What the task requires:
Find all the lines in the entries below that hold the word "route" and copy them.
--- Input material Enclosed Below ---
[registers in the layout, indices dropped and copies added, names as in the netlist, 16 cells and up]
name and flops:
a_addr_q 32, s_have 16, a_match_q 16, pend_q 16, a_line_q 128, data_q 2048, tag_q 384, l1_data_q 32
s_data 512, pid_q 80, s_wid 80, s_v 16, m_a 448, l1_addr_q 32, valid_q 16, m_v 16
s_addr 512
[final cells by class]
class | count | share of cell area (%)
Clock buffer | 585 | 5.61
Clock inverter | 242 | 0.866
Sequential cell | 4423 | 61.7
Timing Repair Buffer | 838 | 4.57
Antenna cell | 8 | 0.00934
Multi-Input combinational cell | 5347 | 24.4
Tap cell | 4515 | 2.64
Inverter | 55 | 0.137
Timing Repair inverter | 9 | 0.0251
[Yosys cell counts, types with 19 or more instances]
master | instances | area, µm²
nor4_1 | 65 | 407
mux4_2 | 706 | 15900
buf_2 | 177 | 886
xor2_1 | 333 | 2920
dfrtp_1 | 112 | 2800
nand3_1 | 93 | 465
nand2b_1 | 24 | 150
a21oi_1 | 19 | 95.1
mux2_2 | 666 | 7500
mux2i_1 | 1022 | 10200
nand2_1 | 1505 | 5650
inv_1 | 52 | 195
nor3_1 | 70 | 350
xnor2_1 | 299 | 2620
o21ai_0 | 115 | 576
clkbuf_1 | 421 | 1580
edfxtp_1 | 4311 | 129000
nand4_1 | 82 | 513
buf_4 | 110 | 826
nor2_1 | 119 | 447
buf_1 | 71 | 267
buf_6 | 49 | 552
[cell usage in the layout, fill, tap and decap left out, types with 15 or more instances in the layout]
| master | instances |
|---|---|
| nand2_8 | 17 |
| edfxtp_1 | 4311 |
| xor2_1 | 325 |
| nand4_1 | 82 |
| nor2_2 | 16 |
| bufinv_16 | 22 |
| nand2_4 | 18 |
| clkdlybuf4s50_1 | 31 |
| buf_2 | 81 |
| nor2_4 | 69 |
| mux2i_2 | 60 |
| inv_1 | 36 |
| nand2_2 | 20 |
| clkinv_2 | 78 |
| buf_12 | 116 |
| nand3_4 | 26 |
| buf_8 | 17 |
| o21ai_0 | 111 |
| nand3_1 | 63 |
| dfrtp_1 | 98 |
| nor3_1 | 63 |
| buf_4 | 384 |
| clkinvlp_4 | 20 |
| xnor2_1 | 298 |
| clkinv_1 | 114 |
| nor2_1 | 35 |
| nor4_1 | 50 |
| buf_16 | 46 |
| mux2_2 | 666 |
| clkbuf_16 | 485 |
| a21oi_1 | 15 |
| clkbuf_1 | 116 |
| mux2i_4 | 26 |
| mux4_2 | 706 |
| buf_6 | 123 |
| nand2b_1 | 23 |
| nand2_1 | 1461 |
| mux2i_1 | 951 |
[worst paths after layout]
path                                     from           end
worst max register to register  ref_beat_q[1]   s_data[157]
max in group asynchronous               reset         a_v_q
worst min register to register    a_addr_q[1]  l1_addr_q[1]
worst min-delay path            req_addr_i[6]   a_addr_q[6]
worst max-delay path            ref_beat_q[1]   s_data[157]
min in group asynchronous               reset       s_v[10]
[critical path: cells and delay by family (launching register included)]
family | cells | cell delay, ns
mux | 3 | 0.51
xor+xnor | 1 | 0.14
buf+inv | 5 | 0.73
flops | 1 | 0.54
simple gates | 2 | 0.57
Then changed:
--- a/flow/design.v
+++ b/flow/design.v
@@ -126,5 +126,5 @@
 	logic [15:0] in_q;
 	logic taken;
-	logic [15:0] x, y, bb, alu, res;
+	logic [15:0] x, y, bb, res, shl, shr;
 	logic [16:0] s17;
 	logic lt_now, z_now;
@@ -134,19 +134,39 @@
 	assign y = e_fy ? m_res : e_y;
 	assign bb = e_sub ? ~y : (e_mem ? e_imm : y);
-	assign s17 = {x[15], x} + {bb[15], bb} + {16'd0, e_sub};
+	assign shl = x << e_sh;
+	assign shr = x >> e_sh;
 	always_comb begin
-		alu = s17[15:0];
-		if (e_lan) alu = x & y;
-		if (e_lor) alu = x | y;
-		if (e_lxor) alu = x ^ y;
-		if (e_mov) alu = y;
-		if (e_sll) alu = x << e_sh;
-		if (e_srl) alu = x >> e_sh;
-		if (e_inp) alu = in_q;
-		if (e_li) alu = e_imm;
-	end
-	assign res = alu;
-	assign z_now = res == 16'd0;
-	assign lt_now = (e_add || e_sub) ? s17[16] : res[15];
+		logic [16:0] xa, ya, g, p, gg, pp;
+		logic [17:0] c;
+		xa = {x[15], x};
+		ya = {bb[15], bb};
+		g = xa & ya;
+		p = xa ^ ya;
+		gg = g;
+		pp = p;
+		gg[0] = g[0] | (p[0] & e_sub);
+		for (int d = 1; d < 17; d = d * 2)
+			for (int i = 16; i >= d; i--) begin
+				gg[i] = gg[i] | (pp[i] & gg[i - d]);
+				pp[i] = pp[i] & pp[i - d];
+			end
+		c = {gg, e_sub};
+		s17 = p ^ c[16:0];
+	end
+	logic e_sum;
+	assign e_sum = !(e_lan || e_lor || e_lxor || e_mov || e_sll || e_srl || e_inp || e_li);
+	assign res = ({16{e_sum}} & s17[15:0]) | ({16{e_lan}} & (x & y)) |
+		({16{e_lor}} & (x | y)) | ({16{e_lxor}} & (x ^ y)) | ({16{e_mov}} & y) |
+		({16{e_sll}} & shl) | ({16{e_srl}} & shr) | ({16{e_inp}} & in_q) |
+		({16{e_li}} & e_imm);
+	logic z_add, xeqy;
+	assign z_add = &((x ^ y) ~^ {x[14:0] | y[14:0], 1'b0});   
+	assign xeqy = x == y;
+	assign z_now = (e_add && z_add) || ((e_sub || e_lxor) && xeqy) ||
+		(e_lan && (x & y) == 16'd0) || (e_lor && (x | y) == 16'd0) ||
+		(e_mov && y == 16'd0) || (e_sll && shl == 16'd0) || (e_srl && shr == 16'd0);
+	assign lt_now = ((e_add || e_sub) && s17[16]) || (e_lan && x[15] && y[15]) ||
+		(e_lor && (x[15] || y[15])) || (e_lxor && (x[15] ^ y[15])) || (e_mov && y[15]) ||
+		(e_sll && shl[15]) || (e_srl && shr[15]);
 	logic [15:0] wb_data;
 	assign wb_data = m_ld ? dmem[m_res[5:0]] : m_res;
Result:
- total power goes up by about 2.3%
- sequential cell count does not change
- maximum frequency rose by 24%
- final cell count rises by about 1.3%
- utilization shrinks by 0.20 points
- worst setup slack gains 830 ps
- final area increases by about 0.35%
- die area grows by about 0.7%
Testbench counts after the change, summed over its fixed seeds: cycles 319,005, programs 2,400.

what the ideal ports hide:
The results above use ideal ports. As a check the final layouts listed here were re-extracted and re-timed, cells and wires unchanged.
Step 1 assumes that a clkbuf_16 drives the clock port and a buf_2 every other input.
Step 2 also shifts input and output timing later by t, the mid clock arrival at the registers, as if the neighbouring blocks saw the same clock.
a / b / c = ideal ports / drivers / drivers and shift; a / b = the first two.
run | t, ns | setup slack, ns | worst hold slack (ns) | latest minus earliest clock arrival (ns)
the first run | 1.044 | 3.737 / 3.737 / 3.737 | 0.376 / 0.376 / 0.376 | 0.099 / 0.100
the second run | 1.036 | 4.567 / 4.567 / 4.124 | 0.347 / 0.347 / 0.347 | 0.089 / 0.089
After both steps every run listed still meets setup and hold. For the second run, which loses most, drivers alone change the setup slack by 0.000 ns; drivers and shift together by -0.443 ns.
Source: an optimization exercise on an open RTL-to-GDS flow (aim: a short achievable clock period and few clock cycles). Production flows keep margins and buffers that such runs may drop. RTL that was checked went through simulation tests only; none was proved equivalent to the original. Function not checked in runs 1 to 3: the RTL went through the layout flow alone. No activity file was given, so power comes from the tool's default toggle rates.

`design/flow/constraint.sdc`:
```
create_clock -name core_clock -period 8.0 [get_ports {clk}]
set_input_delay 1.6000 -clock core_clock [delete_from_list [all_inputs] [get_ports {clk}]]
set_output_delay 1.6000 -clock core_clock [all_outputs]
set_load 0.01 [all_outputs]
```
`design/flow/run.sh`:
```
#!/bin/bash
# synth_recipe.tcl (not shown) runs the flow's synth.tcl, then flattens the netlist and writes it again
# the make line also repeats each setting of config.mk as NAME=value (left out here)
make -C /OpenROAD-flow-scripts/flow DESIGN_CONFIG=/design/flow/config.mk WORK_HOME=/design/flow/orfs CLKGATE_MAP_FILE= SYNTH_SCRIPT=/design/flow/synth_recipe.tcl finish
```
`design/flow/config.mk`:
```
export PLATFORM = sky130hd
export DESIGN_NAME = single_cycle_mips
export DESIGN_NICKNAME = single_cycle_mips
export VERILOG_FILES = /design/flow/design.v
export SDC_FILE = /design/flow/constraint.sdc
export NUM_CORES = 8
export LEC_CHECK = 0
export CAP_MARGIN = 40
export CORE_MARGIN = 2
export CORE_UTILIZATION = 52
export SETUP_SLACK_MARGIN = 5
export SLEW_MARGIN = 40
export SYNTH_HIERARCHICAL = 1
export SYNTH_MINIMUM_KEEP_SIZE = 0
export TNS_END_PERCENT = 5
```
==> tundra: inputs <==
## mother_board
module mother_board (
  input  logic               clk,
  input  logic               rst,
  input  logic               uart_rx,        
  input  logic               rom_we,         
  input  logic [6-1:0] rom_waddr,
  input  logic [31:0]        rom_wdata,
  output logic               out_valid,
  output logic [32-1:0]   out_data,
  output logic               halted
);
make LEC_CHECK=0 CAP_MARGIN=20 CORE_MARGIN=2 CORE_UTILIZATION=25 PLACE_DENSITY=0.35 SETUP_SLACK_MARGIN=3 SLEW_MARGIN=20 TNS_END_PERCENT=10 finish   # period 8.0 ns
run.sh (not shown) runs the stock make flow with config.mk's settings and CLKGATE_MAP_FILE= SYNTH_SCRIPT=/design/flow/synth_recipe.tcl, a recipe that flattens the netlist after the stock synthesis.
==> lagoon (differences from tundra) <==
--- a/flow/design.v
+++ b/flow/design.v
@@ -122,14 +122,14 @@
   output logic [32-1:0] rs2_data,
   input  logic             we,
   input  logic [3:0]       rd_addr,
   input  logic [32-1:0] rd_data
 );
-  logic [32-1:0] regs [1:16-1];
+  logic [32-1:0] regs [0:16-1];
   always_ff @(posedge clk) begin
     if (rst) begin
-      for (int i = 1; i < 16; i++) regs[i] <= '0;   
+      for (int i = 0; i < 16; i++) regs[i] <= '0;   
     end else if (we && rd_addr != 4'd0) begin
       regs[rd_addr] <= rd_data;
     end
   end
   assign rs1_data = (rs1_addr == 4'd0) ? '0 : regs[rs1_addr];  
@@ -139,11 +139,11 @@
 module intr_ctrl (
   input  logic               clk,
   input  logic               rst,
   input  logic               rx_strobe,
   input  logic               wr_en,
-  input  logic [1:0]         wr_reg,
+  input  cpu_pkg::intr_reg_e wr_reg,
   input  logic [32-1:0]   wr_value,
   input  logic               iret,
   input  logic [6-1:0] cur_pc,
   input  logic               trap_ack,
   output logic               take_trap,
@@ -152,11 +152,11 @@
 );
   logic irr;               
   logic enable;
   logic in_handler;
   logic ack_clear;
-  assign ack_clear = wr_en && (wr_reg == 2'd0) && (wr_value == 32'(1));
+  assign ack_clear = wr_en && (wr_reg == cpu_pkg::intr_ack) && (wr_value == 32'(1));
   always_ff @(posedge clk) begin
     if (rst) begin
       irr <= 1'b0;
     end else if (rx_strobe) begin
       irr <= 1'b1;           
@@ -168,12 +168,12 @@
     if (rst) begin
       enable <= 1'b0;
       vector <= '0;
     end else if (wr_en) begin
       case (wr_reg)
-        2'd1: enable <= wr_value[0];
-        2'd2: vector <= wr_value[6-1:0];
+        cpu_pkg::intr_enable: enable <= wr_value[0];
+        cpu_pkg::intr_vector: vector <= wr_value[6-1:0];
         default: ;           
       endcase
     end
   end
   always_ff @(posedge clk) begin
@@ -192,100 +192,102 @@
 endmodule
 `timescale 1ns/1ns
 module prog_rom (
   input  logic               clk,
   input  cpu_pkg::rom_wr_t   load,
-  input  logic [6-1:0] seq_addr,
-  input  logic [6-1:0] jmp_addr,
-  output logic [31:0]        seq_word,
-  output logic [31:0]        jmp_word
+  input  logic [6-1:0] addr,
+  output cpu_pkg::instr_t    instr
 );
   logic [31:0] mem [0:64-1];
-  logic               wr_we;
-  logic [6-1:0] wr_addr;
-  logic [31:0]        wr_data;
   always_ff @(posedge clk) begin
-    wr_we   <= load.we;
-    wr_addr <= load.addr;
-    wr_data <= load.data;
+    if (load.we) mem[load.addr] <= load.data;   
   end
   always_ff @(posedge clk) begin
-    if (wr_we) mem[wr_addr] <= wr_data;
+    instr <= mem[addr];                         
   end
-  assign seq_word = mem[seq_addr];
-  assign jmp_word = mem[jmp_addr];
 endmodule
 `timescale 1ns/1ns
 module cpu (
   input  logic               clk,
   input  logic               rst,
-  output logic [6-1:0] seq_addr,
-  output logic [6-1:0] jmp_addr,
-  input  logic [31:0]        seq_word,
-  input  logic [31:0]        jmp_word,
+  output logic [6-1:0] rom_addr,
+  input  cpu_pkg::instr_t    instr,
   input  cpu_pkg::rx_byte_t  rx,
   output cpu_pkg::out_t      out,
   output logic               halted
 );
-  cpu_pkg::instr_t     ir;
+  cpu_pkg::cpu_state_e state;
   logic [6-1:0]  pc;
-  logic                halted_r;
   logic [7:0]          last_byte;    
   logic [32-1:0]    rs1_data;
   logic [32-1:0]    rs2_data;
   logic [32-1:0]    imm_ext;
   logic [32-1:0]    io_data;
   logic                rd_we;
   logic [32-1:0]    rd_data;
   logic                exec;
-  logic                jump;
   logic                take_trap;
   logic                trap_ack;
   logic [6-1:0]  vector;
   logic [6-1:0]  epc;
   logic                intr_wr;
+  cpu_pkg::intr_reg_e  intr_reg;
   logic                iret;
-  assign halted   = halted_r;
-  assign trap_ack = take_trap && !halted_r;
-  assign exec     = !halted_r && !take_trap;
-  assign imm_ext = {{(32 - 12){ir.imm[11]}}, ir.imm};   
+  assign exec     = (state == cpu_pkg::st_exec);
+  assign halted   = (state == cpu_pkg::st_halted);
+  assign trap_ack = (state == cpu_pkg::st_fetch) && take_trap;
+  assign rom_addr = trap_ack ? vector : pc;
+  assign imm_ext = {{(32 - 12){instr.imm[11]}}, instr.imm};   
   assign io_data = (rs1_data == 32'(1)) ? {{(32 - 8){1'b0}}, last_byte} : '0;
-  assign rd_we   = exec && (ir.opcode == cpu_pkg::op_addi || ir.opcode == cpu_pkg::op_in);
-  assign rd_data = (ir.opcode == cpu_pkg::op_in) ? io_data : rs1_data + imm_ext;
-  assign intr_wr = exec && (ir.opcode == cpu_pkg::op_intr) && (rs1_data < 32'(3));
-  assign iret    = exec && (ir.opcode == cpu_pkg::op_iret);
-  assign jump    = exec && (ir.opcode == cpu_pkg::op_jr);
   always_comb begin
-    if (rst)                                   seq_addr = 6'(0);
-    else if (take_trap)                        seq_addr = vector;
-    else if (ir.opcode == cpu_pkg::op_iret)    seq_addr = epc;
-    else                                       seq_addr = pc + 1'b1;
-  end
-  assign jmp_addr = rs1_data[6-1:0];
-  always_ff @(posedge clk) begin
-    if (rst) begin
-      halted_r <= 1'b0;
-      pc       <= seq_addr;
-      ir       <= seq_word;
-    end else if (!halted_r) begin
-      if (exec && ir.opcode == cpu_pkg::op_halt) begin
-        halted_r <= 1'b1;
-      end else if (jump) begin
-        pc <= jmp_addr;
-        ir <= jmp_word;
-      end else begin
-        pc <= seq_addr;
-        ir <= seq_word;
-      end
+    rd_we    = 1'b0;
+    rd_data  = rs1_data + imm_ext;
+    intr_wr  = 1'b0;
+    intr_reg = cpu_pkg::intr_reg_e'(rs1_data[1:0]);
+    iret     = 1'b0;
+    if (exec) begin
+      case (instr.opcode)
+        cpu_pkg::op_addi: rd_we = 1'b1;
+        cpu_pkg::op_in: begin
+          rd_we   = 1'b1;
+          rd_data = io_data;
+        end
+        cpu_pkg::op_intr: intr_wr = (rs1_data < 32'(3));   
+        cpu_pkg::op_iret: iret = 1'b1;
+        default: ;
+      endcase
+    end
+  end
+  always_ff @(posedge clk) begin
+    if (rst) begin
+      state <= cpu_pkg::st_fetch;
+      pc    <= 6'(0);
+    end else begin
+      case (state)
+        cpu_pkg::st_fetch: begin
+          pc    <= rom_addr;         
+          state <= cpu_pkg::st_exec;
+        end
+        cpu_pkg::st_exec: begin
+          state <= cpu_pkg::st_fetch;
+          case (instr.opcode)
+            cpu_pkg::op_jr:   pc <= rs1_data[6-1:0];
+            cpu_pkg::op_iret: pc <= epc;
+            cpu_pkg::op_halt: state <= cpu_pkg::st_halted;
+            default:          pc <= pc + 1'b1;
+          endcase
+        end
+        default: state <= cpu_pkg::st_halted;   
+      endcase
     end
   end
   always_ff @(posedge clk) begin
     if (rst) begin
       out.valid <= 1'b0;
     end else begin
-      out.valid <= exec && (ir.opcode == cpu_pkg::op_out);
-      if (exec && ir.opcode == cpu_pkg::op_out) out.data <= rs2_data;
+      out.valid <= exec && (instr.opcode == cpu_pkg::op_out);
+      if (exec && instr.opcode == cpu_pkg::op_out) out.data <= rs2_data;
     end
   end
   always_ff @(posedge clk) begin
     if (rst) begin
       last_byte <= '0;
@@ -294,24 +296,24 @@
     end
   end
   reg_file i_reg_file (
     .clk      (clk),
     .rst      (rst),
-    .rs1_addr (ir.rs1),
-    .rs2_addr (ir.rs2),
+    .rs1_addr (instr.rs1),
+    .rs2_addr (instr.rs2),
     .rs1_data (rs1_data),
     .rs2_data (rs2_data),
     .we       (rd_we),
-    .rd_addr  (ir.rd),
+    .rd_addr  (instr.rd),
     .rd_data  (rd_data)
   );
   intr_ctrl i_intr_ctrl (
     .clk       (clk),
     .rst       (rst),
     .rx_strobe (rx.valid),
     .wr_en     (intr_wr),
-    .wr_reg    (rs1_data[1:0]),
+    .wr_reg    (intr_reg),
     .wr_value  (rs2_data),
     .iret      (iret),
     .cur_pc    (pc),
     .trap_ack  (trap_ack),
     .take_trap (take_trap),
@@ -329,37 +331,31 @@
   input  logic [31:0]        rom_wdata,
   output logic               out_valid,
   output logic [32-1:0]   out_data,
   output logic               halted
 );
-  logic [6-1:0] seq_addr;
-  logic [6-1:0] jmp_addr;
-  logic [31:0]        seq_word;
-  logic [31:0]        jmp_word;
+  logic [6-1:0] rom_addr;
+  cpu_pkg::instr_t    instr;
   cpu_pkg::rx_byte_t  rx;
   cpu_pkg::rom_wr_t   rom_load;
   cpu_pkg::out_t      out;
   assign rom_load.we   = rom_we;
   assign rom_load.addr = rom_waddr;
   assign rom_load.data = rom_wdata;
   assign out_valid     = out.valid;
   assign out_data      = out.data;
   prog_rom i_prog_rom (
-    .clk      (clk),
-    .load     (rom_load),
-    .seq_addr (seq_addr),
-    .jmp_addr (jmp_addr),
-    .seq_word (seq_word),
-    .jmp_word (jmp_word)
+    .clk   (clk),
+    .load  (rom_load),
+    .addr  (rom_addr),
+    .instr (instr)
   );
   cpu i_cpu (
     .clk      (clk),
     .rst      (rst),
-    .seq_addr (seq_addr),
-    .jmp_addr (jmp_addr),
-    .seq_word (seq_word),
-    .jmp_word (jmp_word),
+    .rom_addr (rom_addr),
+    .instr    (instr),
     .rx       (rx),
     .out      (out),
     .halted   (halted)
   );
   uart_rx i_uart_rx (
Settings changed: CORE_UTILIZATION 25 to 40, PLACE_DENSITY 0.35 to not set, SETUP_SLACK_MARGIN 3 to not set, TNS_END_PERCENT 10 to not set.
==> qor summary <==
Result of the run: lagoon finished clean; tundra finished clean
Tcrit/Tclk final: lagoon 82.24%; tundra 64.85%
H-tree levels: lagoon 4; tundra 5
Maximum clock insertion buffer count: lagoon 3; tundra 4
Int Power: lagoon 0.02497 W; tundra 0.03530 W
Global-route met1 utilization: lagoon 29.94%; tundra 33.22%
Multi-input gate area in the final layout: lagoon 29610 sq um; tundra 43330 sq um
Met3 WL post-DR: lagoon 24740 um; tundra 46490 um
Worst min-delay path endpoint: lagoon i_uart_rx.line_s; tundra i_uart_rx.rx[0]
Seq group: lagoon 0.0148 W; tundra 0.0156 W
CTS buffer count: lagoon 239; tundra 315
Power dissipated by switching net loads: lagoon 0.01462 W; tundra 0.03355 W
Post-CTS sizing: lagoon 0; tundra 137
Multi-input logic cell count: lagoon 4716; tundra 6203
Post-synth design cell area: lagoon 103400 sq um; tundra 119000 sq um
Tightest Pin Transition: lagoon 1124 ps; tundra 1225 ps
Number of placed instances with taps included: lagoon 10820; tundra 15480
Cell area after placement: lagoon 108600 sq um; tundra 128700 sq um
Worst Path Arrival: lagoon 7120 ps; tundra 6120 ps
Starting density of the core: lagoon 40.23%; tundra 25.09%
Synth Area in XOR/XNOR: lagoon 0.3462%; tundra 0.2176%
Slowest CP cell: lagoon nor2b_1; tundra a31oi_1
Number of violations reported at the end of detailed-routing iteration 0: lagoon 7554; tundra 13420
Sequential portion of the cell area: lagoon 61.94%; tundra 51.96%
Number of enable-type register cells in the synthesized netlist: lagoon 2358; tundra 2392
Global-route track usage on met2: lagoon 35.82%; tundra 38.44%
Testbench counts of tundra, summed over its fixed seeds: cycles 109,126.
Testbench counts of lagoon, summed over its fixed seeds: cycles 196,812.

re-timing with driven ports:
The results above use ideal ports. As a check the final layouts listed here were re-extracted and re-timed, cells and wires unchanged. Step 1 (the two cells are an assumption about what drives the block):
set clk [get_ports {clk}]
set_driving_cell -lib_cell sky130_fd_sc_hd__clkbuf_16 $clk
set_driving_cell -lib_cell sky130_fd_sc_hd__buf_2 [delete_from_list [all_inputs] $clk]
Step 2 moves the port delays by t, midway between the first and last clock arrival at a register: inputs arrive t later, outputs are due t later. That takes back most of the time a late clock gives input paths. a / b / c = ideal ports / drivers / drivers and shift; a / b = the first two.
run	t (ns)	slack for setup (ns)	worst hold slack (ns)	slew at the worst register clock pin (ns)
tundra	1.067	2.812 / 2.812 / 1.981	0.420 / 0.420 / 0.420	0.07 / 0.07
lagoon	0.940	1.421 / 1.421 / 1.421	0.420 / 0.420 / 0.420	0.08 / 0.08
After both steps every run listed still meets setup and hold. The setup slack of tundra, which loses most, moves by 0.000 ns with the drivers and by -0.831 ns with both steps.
--- End of Enclosed Input material ---
Exercise result:
Global-route met1 utilization: lagoon 29.94%; tundra 33.22%
Global-route track usage on met2: lagoon 35.82%; tundra 38.44%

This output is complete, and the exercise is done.